Member of the Chamber of Deputies
- In office 15 May 1903 – 15 May 1915
- Constituency: Santiago

Personal details
- Born: 1851 Santiago, Chile
- Died: Unknown
- Party: Conservative Party
- Spouse: Albina Vergara

= Eduardo Ruiz Valledor =

Chilean politician (1851–)

Eduardo Ruiz Valledor (1851 – ?) was a Chilean politician, farmer and mining businessman who served as a member of the Chamber of Deputies of Chile.
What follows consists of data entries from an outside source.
This design comes from an exercise in tuning for small area and a short achievable clock period on the open sky130 flow, not from production work. The RTL was checked by simulation tests, not by an equivalence proof against the original design. Power is estimated from default activity; no workload was simulated.

### flow/design.v
module mole_lane_rx (
    input  wire        clk,
    input  wire        rst,
    input  wire        in_valid,
    input  wire [1:0]  in_hdr,
    input  wire [63:0] in_data,
    output reg         out_valid,
    output reg  [1:0]  out_hdr,
    output reg  [63:0] out_data,
    output reg         sig_valid,
    output wire [7:0]  sig_code,
    output wire [39:0] sig_arg,
    output reg         frm_valid,
    output reg         frm_good,
    output reg  [1:0]  frm_class,
    output reg  [15:0] frm_seq,
    output reg  [6:0]  frm_dest,
    output reg  [6:0]  frm_words,
    output reg         aln_valid,
    output reg  [3:0]  aln_lane,
    output reg  [1:0]  aln_port,
    output reg  [15:0] aln_seq,
    output reg  [4:0]  aln_bip_errs,
    output reg  [15:0] cnt_block_err,
    output reg  [15:0] cnt_signal_bad,
    output reg  [15:0] cnt_crc_err,
    output reg  [15:0] cnt_bip_err,
    output reg         frozen,
    output reg         lane_drop
);
    localparam [7:0] T_IDLE  = 8'h1E;
    localparam [7:0] T_SIG   = 8'h2D;
    localparam [7:0] T_LINK  = 8'h33;
    localparam [7:0] T_ALIGN = 8'h4B;
    localparam [7:0] T_TRAIN = 8'h55;
    localparam [7:0] T_FSTA  = 8'h78;
    localparam [7:0] T_FEND  = 8'h87;
    localparam [31:0] FSTA_SEED = 32'hF0958FA1;
    reg  [57:0] hist;
    wire [121:0] ext = {in_data, hist};
    reg  [63:0] desc;
    integer k;
    always @(*) begin
        for (k = 0; k < 64; k = k + 1)
            desc[k] = ext[58 + k] ^ ext[58 + k - 39] ^ ext[k];
    end
    wire is_data  = (in_hdr == 2'b01);
    wire is_ctrl  = (in_hdr == 2'b10);
    wire hdr_bad  = !is_data && !is_ctrl;
    wire is_raw   = is_ctrl && (in_data[7:0] == T_ALIGN || in_data[7:0] == T_TRAIN);
    wire is_align = is_ctrl && (in_data[7:0] == T_ALIGN);
    wire [63:0] payload = is_raw ? in_data : desc;
    wire [7:0]  ctype   = desc[7:0];
    wire is_sctrl = is_ctrl && !is_raw;
    wire type_known = ctype == T_IDLE || ctype == T_SIG || ctype == T_LINK ||
                      ctype == T_FSTA || ctype == T_FEND;
    wire c_idle = is_sctrl && ctype == T_IDLE;
    wire c_sig  = is_sctrl && ctype == T_SIG;
    wire c_fsta = is_sctrl && ctype == T_FSTA;
    wire c_fend = is_sctrl && ctype == T_FEND;
    wire blk_err = hdr_bad || (is_sctrl && !type_known);
    reg  [15:0] bip;
    wire [15:0] bip_blk  = in_data[15:0] ^ in_data[31:16] ^ in_data[47:32] ^
                           in_data[63:48] ^ {14'b0, in_hdr};
    wire [15:0] bip_diff = bip ^ in_data[47:32];
    reg  [2:0]  bip_grp [0:3];
    reg  [2:0]  s1_bgrp [0:3];
    integer g;
    always @(*) begin
        for (g = 0; g < 4; g = g + 1)
            bip_grp[g] = {2'b0, bip_diff[4*g]} + {2'b0, bip_diff[4*g+1]} +
                         {2'b0, bip_diff[4*g+2]} + {2'b0, bip_diff[4*g+3]};
    end
    wire [3:0]  bip_p01 = s1_bgrp[0] + s1_bgrp[1];
    wire [3:0]  bip_p23 = s1_bgrp[2] + s1_bgrp[3];
    wire [4:0]  bip_pop = bip_p01 + bip_p23;
    reg s1_data, s1_idle, s1_sig, s1_fsta, s1_fend, s1_err;
    reg         in_frame;
    reg  [31:0] fcrc;
    reg  [6:0]  fcount;       
    reg  [47:0] last_msg;     
    reg  [2:0]  sig_dist;     
    reg         s2_sig_bad;   
    reg  [4:0]  bip_h1, bip_h2, bip_h3;
    reg  [11:0] win_blocks;
    reg  [11:0] win_idles;
    assign sig_code = last_msg[7:0];
    assign sig_arg  = last_msg[47:8];
    reg         s1_align;
    wire [63:0] p1 = out_data;
    wire fend_close = s1_fend && in_frame;
    wire in_frame_nx = s1_fsta ? 1'b1 : (s1_fend ? 1'b0 : in_frame);
    wire [7:0]  sig_syn;
    mole_lane_rx_crc8 u_crc8 (.p1(p1), .sig_syn(sig_syn));
    wire        sig_crc_ok = (sig_syn == 8'd0);
    wire        sig_dup    = (sig_dist <= 3'd4) && (p1[55:8] == last_msg);
    wire        sig_good   = s1_sig && sig_crc_ok;
    wire        sig_take   = sig_good && !sig_dup;
    wire [31:0] crc_in    = s1_fsta ? FSTA_SEED : fcrc;
    wire [31:0] crc_next;
    mole_lane_rx_crc32 u_crc32 (.crc_in(crc_in), .p1(p1), .crc_next(crc_next));
    wire        fend_good = (~fcrc == p1[39:8]) && (fcount == frm_words) &&
                            (frm_words != 7'd0) && (frm_words <= 7'd64);
    wire [6:0]  bip_sum4 = aln_bip_errs + bip_h1 + bip_h2 + bip_h3;
    wire [12:0] idles_now = win_idles + {11'b0, s1_idle};
    wire        s1_valid = out_valid;
    always @(posedge clk) begin
        out_hdr      <= in_hdr;
        out_data     <= payload;
        s1_bgrp[0]   <= bip_grp[0];
        s1_bgrp[1]   <= bip_grp[1];
        s1_bgrp[2]   <= bip_grp[2];
        s1_bgrp[3]   <= bip_grp[3];
        aln_bip_errs <= bip_pop;
        aln_lane     <= out_data[11:8];
        aln_port     <= out_data[13:12];
        aln_seq      <= out_data[31:16];
        if (s1_fsta) begin
            frm_class <= p1[9:8];
            frm_seq   <= p1[31:16];
            frm_words <= p1[38:32];
            frm_dest  <= p1[46:40];
        end
        if (s1_fsta || s1_data)
            fcrc <= crc_next;
        if (s1_fsta)
            fcount <= 7'd0;
        else if (s1_data && !(fcount[6] && fcount[0]))
            fcount <= fcount + 7'd1;
        if (sig_good)
            last_msg <= p1[55:8];
        if (rst) begin
            hist          <= 58'b0;
            bip           <= 16'b0;
            s1_align      <= 1'b0;
            out_valid     <= 1'b0;
            aln_valid     <= 1'b0;
            s1_data       <= 1'b0;
            s1_idle       <= 1'b0;
            s1_sig        <= 1'b0;
            s1_fsta       <= 1'b0;
            s1_fend       <= 1'b0;
            s1_err        <= 1'b0;
            sig_valid     <= 1'b0;
            frm_valid     <= 1'b0;
            frm_good      <= 1'b0;
            cnt_block_err <= 16'b0;
            cnt_signal_bad<= 16'b0;
            cnt_crc_err   <= 16'b0;
            cnt_bip_err   <= 16'b0;
            frozen        <= 1'b0;
            lane_drop     <= 1'b0;
            sig_dist      <= 3'd7;
            s2_sig_bad    <= 1'b0;
            in_frame      <= 1'b0;
            bip_h1        <= 5'b0;
            bip_h2        <= 5'b0;
            bip_h3        <= 5'b0;
            win_blocks    <= 12'b0;
            win_idles     <= 12'b0;
        end else begin
            out_valid <= in_valid;
            s1_align  <= in_valid && is_align;
            aln_valid <= s1_align;
            s1_data   <= in_valid && is_data;
            s1_idle   <= in_valid && c_idle;
            s1_sig    <= in_valid && c_sig;
            s1_fsta   <= in_valid && c_fsta;
            s1_fend   <= in_valid && c_fend;
            s1_err    <= in_valid && blk_err;
            if (in_valid) begin
                if (!is_raw)
                    hist <= in_data[63:6];
                if (is_align)
                    bip <= 16'b0;
                else
                    bip <= bip ^ bip_blk;
            end
            frm_valid <= (in_valid && c_fsta && in_frame_nx) || fend_close;
            frm_good  <= fend_close && fend_good;
            in_frame <= in_frame_nx;
            if (frm_valid && !frm_good)
                cnt_crc_err <= cnt_crc_err + 16'd1;
            if (s1_err)
                cnt_block_err <= cnt_block_err + 16'd1;
            sig_valid <= sig_take;
            if (sig_take)
                sig_dist <= 3'd1;
            else if (s1_valid && sig_dist != 3'd7)
                sig_dist <= sig_dist + 3'd1;
            s2_sig_bad <= s1_sig && !sig_crc_ok;
            if (s2_sig_bad)
                cnt_signal_bad <= cnt_signal_bad + 16'd1;
            if (aln_valid) begin
                cnt_bip_err <= cnt_bip_err + {11'b0, aln_bip_errs};
                if (bip_sum4 >= 7'd16)
                    lane_drop <= 1'b1;
                bip_h3 <= bip_h2;
                bip_h2 <= bip_h1;
                bip_h1 <= aln_bip_errs;
            end
            if (s1_valid) begin
                if (win_blocks == 12'd4095) begin
                    if (idles_now > 13'd3686)
                        frozen <= 1'b1;
                    else if (idles_now <= 13'd2048)
                        frozen <= 1'b0;
                    win_blocks <= 12'd0;
                    win_idles  <= 12'd0;
                end else begin
                    win_blocks <= win_blocks + 12'd1;
                    win_idles  <= idles_now[11:0];
                end
            end
        end
    end
endmodule
module mole_lane_rx_crc32 (
    input  wire [31:0] crc_in,
    input  wire [63:0] p1,
    output wire [31:0] crc_next
);
    wire [31:0] crc_t = crc_in ^ p1[31:0];
    wire crcx0 = crc_t[13] ^ crc_t[3];
    wire crcx1 = p1[32] ^ crc_t[11];
    wire crcx2 = p1[39] ^ crc_t[19];
    wire crcx3 = crc_t[16] ^ crc_t[6];
    wire crcx4 = crc_t[4] ^ crc_t[9];
    wire crcx5 = p1[35] ^ crc_t[12];
    wire crcx6 = p1[36] ^ p1[54];
    wire crcx7 = p1[34] ^ crc_t[5];
    wire crcx8 = p1[37] ^ crc_t[8];
    wire crcx9 = p1[55] ^ crc_t[30];
    wire crcx10 = p1[56] ^ crc_t[10];
    wire crcx11 = p1[46] ^ crc_t[7];
    wire crcx12 = crcx0 ^ p1[47];
    wire crcx13 = crc_t[1] ^ crc_t[14];
    wire crcx14 = crc_t[15] ^ crc_t[2];
    wire crcx15 = p1[38] ^ crc_t[18];
    wire crcx16 = p1[61] ^ crc_t[31];
    wire crcx17 = crcx2 ^ p1[51];
    wire crcx18 = crcx1 ^ p1[45];
    wire crcx19 = p1[50] ^ p1[57];
    wire crcx20 = p1[42] ^ p1[58];
    wire crcx21 = p1[43] ^ p1[59];
    wire crcx22 = p1[44] ^ p1[60];
    wire crcx23 = p1[40] ^ crc_t[20];
    wire crcx24 = p1[41] ^ crc_t[21];
    wire crcx25 = p1[52] ^ crc_t[25];
    wire crcx26 = p1[53] ^ crc_t[26];
    wire crcx27 = p1[63] ^ crc_t[17];
    wire crcx28 = crcx4 ^ p1[48];
    wire crcx29 = p1[49] ^ p1[62];
    wire crcx30 = crc_t[0] ^ crc_t[23];
    wire crcx31 = crc_t[24] ^ crc_t[27];
    wire crcx32 = crcx6 ^ crc_t[29];
    wire crcx33 = crcx3 ^ p1[33];
    wire crcx34 = crcx14 ^ crcx7;
    wire crcx35 = crcx20 ^ crc_t[22];
    wire crcx36 = crc_t[12] ^ crc_t[28];
    wire crcx37 = crcx29 ^ crc_t[5];
    wire crcx38 = crcx24 ^ crcx5;
    wire crcx39 = crcx8 ^ crc_t[22];
    wire crcx40 = crcx16 ^ crcx31;
    wire crcx41 = crcx27 ^ p1[62];
    wire crcx42 = crcx28 ^ crcx9;
    wire crcx43 = p1[33] ^ crc_t[11];
    wire crcx44 = crcx21 ^ crc_t[24];
    wire crcx45 = crcx11 ^ crcx13;
    wire crcx46 = crcx10 ^ crcx22;
    wire crcx47 = p1[36] ^ p1[39];
    wire crcx48 = p1[40] ^ p1[42];
    wire crcx49 = p1[56] ^ p1[60];
    wire crcx50 = p1[41] ^ p1[43];
    wire crcx51 = p1[57] ^ p1[61];
    wire crcx52 = p1[35] ^ p1[57];
    wire crcx53 = p1[47] ^ p1[63];
    wire crcx54 = p1[50] ^ p1[58];
    wire crcx55 = p1[51] ^ p1[59];
    wire crcx56 = crcx6 ^ crc_t[27];
    wire crcx57 = crcx47 ^ crc_t[31];
    wire crcx58 = p1[37] ^ crc_t[17];
    wire crcx59 = p1[49] ^ crc_t[4];
    wire crcx60 = p1[55] ^ crc_t[7];
    wire crcx61 = crc_t[18] ^ crc_t[28];
    wire crcx62 = crcx19 ^ crc_t[0];
    wire crcx63 = crc_t[13] ^ crc_t[2];
    wire crcx64 = p1[45] ^ crc_t[8];
    wire crcx65 = crcx19 ^ crc_t[25];
    wire crcx66 = p1[34] ^ crc_t[16];
    wire crcx67 = p1[54] ^ crc_t[29];
    wire crcx68 = crc_t[13] ^ crc_t[15];
    wire crcx69 = crcx13 ^ p1[38];
    wire crcx70 = crcx23 ^ crcx61;
    wire crcx71 = crcx0 ^ crcx15;
    wire crcx72 = crcx30 ^ crcx4;
    wire crcx73 = crcx35 ^ crcx63;
    wire crcx74 = crcx5 ^ crcx9;
    wire crcx75 = crcx8 ^ crc_t[21];
    wire crcx76 = crcx25 ^ crc_t[22];
    wire crcx77 = crcx15 ^ crcx37;
    wire crcx78 = crcx12 ^ crcx17;
    wire crcx79 = p1[32] ^ p1[44];
    wire crcx80 = p1[34] ^ p1[37];
    wire crcx81 = p1[39] ^ p1[48];
    wire crcx82 = crc_t[10] ^ crc_t[17];
    wire crcx83 = crcx51 ^ crc_t[20];
    wire crcx84 = p1[33] ^ crc_t[6];
    wire crcx85 = crcx20 ^ p1[44];
    wire crcx86 = crcx22 ^ p1[63];
    wire crcx87 = crc_t[25] ^ crc_t[3];
    wire crcx88 = crcx22 ^ p1[48];
    wire crcx89 = p1[41] ^ crc_t[26];
    wire crcx90 = crcx29 ^ p1[56];
    wire crcx91 = p1[43] ^ crc_t[28];
    wire crcx92 = crcx53 ^ crc_t[26];
    wire crcx93 = crcx54 ^ crc_t[2];
    wire crcx94 = p1[39] ^ crc_t[10];
    wire crcx95 = crcx55 ^ p1[46];
    wire crcx96 = crcx50 ^ crc_t[14];
    wire crcx97 = crcx81 ^ crc_t[24];
    wire crcx98 = p1[58] ^ crc_t[15];
    wire crcx99 = p1[60] ^ crc_t[6];
    wire crcx100 = crcx21 ^ crc_t[12];
    wire crcx101 = crcx19 ^ crc_t[8];
    wire crcx102 = crc_t[1] ^ crc_t[9];
    wire crcx103 = crc_t[14] ^ crc_t[21];
    wire crcx104 = crc_t[28] ^ crc_t[30];
    wire crcx105 = crcx1 ^ p1[35];
    wire crcx106 = crcx2 ^ p1[34];
    wire crcx107 = crcx23 ^ crcx82;
    wire crcx108 = crcx10 ^ crcx43;
    wire crcx109 = crcx58 ^ crcx59;
    wire crcx110 = crcx3 ^ crcx32;
    wire crcx111 = crcx7 ^ crc_t[1];
    wire crcx112 = crcx30 ^ crcx44;
    wire crcx113 = crcx3 ^ p1[53];
    wire crcx114 = crcx11 ^ crcx26;
    wire crcx115 = crcx24 ^ crc_t[23];
    wire crcx116 = crcx36 ^ crcx80;
    wire crcx117 = crcx25 ^ crcx66;
    wire crcx118 = crcx16 ^ crcx26;
    wire crcx119 = crcx67 ^ crc_t[16];
    wire crcx120 = crcx15 ^ crcx27;
    wire crcx121 = crcx35 ^ crcx60;
    wire crcx122 = crcx34 ^ crcx57;
    wire crcx123 = crcx38 ^ crcx70;
    wire crcx124 = crcx110 ^ crcx39;
    wire crcx125 = crcx72 ^ crcx73;
    wire crcx126 = crcx113 ^ crcx18;
    wire crcx127 = crcx18 ^ crcx34;
    wire crcx128 = crcx114 ^ crcx40;
    wire crcx129 = crcx12 ^ crcx14;
    wire crcx130 = crcx12 ^ crcx75;
    wire crcx131 = crcx28 ^ crcx41;
    wire crcx132 = crcx18 ^ crcx33;
    wire crcx133 = crcx17 ^ crcx33;
    wire crcx134 = crcx12 ^ crcx38;
    assign crc_next[0] = ^{crcx105, crcx106, crcx107, crcx33, crcx42, crcx56, crcx69, p1[52], p1[58], crc_t[3]};
    assign crc_next[1] = ^{crcx108, crcx109, crcx122, crcx123, crcx60, p1[53], p1[59], crc_t[0]};
    assign crc_next[2] = ^{crcx1, crcx111, crcx124, crcx38, crcx48, crcx49, crcx62, crcx71, crc_t[19]};
    assign crc_next[3] = ^{crcx125, crcx17, crcx50, crcx58, crcx69, crcx74, crcx83, crcx84, p1[36], crc_t[7]};
    assign crc_next[4] = ^{crcx10, crcx112, crcx122, crcx13, crcx23, crcx71, crcx75, crcx85, p1[52], p1[62], crc_t[7]};
    assign crc_next[5] = ^{crcx126, crcx14, crcx2, crcx24, crcx39, crcx4, crcx44, crcx52, crcx69, crcx86, crcx87, p1[40]};
    assign crc_next[6] = ^{crcx127, crcx45, crcx74, crcx76, crcx88, crcx89, p1[42], p1[61], crc_t[19], crc_t[23], crc_t[27], crc_t[6]};
    assign crc_next[7] = ^{crcx128, crcx129, crcx30, crcx33, crcx5, crcx64, crcx90, crcx91, p1[36], p1[42], crc_t[20]};
    assign crc_next[8] = ^{crcx130, crcx131, crcx31, crcx32, crcx45, crcx65, crcx66, crcx79, crcx91};
    assign crc_next[9] = ^{crcx124, crcx127, crcx17, crcx25, crcx70, crcx92, p1[44], p1[49], crc_t[1], crc_t[27], crc_t[3]};
    assign crc_next[10] = ^{crcx115, crcx116, crcx18, crcx26, crcx32, crcx45, crcx93, crcx94};
    assign crc_next[11] = ^{crcx129, crcx31, crcx39, crcx43, crcx48, crcx67, crcx74, crcx95, p1[38]};
    assign crc_next[12] = ^{crcx117, crcx12, crcx36, crcx42, crcx49, crcx57, crcx96, p1[38], crc_t[23]};
    assign crc_next[13] = ^{crcx10, crcx109, crcx118, crcx48, crcx52, crcx68, crcx79, crcx97, crc_t[14], crc_t[29], crc_t[5]};
    assign crc_next[14] = ^{crcx132, crcx56, crcx65, crcx77, crcx96, crcx98, p1[40], crc_t[30]};
    assign crc_next[15] = ^{crcx11, crcx116, crcx133, crcx27, crcx85, crcx89, p1[50], p1[55], p1[59], crc_t[15], crc_t[31]};
    assign crc_next[16] = ^{crcx108, crcx13, crcx20, crcx21, crcx32, crcx42, crcx64, crcx78, crcx99, crc_t[18], crc_t[7]};
    assign crc_next[17] = ^{crcx100, crcx11, crcx16, crcx23, crcx34, crcx42, crcx46, crcx8, p1[49], p1[52], p1[57], crc_t[0], crc_t[11], crc_t[14], crc_t[19]};
    assign crc_next[18] = ^{crcx101, crcx102, crcx126, crcx134, crcx16, crcx37, crcx46, crcx98, p1[38], crc_t[20]};
    assign crc_next[19] = ^{crcx103, crcx11, crcx131, crcx132, crcx55, crcx6, crcx62, crcx73, crcx94, p1[61], crc_t[12]};
    assign crc_next[20] = ^{crcx11, crcx17, crcx21, crcx28, crcx3, crcx39, crcx5, crcx53, crcx56, crcx68, crcx77, p1[32], p1[60], crc_t[20], crc_t[23], crc_t[30]};
    assign crc_next[21] = ^{crcx104, crcx105, crcx111, crcx130, crcx30, crcx40, crcx54, crcx59, crcx86, p1[54], crc_t[7]};
    assign crc_next[22] = ^{crcx107, crcx119, crcx17, crcx36, crcx40, crcx64, crcx7, crcx76, crcx93, p1[59], p1[62], crc_t[11], crc_t[3], crc_t[30]};
    assign crc_next[23] = ^{crcx0, crcx1, crcx123, crcx25, crcx26, crcx41, crcx72, crcx9, crcx95, crcx99, crc_t[29], crc_t[31]};
    assign crc_next[24] = ^{crcx118, crcx120, crcx121, crcx134, crcx23, crcx3, crcx49, crcx7, crcx97, crc_t[11], crc_t[29], crc_t[9]};
    assign crc_next[25] = ^{crcx100, crcx102, crcx115, crcx117, crcx121, crcx43, crcx71, crcx83, crcx90, crc_t[8]};
    assign crc_next[26] = ^{crcx101, crcx103, crcx106, crcx125, crcx26, crcx41, crcx44, crcx46, crcx5};
    assign crc_next[27] = ^{crcx112, crcx120, crcx133, crcx51, crcx68, crcx7, crcx76, crcx88, crcx9, p1[32], p1[45], crc_t[4]};
    assign crc_next[28] = ^{crcx128, crcx18, crcx42, crcx46, crcx6, crcx77, crcx87, crc_t[23]};
    assign crc_next[29] = ^{crcx10, crcx18, crcx2, crcx36, crcx37, crcx40, crcx65, crcx8, crcx84, crcx92, p1[46], p1[54], p1[55], crc_t[4]};
    assign crc_next[30] = ^{crcx10, crcx104, crcx25, crcx32, crcx41, crcx45, crcx5, crcx62, crcx78, crc_t[16], crc_t[26], crc_t[4], crc_t[5]};
    assign crc_next[31] = ^{crcx119, crcx15, crcx26, crcx34, crcx52, crcx78, crcx8, p1[32], p1[33], p1[63], crc_t[0], crc_t[10], crc_t[31], crc_t[9]};
endmodule
module mole_lane_rx_crc8 (
    input  wire [63:0] p1,
    output wire [7:0]  sig_syn
);
    wire sigx0 = p1[11] ^ p1[18];
    wire sigx1 = p1[13] ^ p1[30];
    wire sigx2 = p1[23] ^ p1[44];
    wire sigx3 = p1[28] ^ p1[32];
    wire sigx4 = p1[12] ^ p1[29];
    wire sigx5 = p1[14] ^ p1[33];
    wire sigx6 = p1[34] ^ p1[45];
    wire sigx7 = p1[46] ^ sigx1;
    wire sigx8 = p1[37] ^ p1[54];
    wire sigx9 = p1[20] ^ p1[47];
    wire sigx10 = p1[10] ^ p1[15];
    wire sigx11 = p1[39] ^ sigx0;
    wire sigx12 = p1[40] ^ sigx2;
    wire sigx13 = sigx3 ^ sigx8;
    wire sigx14 = p1[24] ^ sigx5;
    wire sigx15 = sigx4 ^ sigx6;
    wire sigx16 = p1[19] ^ sigx7;
    wire sigx17 = p1[31] ^ p1[35];
    wire sigx18 = p1[55] ^ p1[8];
    wire sigx19 = p1[16] ^ p1[36];
    wire sigx20 = p1[38] ^ p1[48];
    wire sigx21 = p1[41] ^ p1[49];
    wire sigx22 = p1[17] ^ p1[21];
    wire sigx23 = p1[25] ^ p1[50];
    wire sigx24 = p1[47] ^ p1[54];
    wire sigx25 = p1[15] ^ p1[22];
    wire sigx26 = p1[26] ^ p1[51];
    wire sigx27 = p1[27] ^ p1[52];
    wire sigx28 = p1[42] ^ p1[9];
    wire sigx29 = p1[43] ^ p1[53];
    wire sigx30 = sigx19 ^ sigx9;
    wire sigx31 = sigx10 ^ sigx24;
    wire sigx32 = sigx11 ^ sigx13;
    wire sigx33 = sigx12 ^ sigx17;
    wire sigx34 = sigx16 ^ sigx33;
    assign sig_syn[0] = ^{p1[34], p1[48], p1[56], sigx18, sigx32, sigx34};
    assign sig_syn[1] = ^{p1[57], p1[9], sigx14, sigx15, sigx2, sigx20, sigx21, sigx30, sigx32, sigx7};
    assign sig_syn[2] = ^{p1[28], p1[42], p1[45], p1[49], p1[58], sigx0, sigx12, sigx14, sigx20, sigx22, sigx23, sigx31, sigx4};
    assign sig_syn[3] = ^{p1[32], p1[43], p1[59], sigx11, sigx15, sigx16, sigx18, sigx21, sigx23, sigx25, sigx26};
    assign sig_syn[4] = ^{p1[12], p1[50], p1[60], sigx14, sigx26, sigx27, sigx28, sigx34, sigx9};
    assign sig_syn[5] = ^{p1[13], p1[14], p1[21], p1[25], p1[31], p1[41], p1[51], p1[61], p1[8], sigx10, sigx27, sigx29, sigx3, sigx30, sigx6};
    assign sig_syn[6] = ^{p1[11], p1[16], p1[26], p1[29], p1[35], p1[44], p1[46], p1[52], p1[53], p1[62], sigx13, sigx22, sigx25, sigx28, sigx5};
    assign sig_syn[7] = ^{p1[17], p1[18], p1[22], p1[23], p1[27], p1[30], p1[33], p1[36], p1[38], p1[55], p1[63], sigx15, sigx29, sigx31};
endmodule
### flow/flow/run.sh
#!/bin/bash
# Standard layout, with fast port buffers and a tighter setup target for
# timing repair. Each tool's output goes to the ORFS logs under orfs/logs;
# make's own output goes to flow_make.log.
set -euo pipefail
bash standard.sh "BUFFER_PORTS_ARGS=-buffer_cell sky130_fd_sc_hd__buf_2" SETUP_SLACK_MARGIN=5.8 finish > flow_make.log 2>&1
### flow/standard.sh
#!/bin/bash
# synth_recipe.tcl (not shown) runs the flow's synth.tcl, then flattens the netlist and writes it again
# the make line also repeats each setting of config.mk as NAME=value (left out here)
make -C /OpenROAD-flow-scripts/flow DESIGN_CONFIG=/design/flow/config.mk WORK_HOME=/design/flow/orfs CLKGATE_MAP_FILE= SYNTH_SCRIPT=/design/flow/synth_recipe.tcl "${@:-finish}"
### flow/config.mk
export PLATFORM = sky130hd
export DESIGN_NAME = mole_lane_rx
export DESIGN_NICKNAME = mole_lane_rx
export VERILOG_FILES = /design/flow/design.v
export SDC_FILE = /design/flow/constraint.sdc
export NUM_CORES = 4
export LEC_CHECK = 0
export CAP_MARGIN = 20
export CORE_MARGIN = 2
export CORE_UTILIZATION = 40
export SLEW_MARGIN = 20
### flow/constraint.sdc
create_clock -name core_clock -period 9.0 [get_ports {clk}]
set_input_delay 1.8000 -clock core_clock [delete_from_list [all_inputs] [get_ports {clk}]]
set_output_delay 1.8000 -clock core_clock [all_outputs]
set_load 0.01 [all_outputs]
==> results of run 1 <==
## worst reg2reg max path: stages (launching register included)
cell	delay, ns
dfxtp_4	0.57
buf_12	0.32
nor2b_1	0.18
xnor2_2	0.31
xor2_4	0.35
xor2_4	0.31
xor2_1	0.34
xor2_1	0.29
xnor2_1	0.15
## cells by family after synthesis
| kind of cell | after synthesis | synth area share (%) |
|---|---|---|
| xor gates and xnor gates | 963 | 37.83 |
| buffers and inverters | 157 | 2.918 |
| and+or+nand+nor | 603 | 11.37 |
| AOI/OAI and AO/OA | 120 | 2.849 |
| DFF | 420 | 40.18 |
| muxes | 29 | 1.229 |
| adders and majority gates | 56 | 3.619 |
A member of the Conservative Party, Ruiz represented Santiago in four consecutive terms from 1903 to 1915. During his first term he served on the Permanent Commission of War and Navy. From 1906 onward, he was a member of the Permanent Commission of Internal Police, and during the 1912–1915 term he also served as a substitute member of the War and Navy commission and joined the Special Mixed Budget Commission.

Ruiz was born in Santiago in 1851, the son of José María Ruiz Buzeta and Amalia Valledor Pinto. He managed agricultural properties and invested in mining ventures. He was also involved in development projects in San Miguel, including housing initiatives aimed at workers.

From 1903, Ruiz also served at different times on the supervisory boards of the Escuela Profesional Superior and Liceo de Niñas No. 5.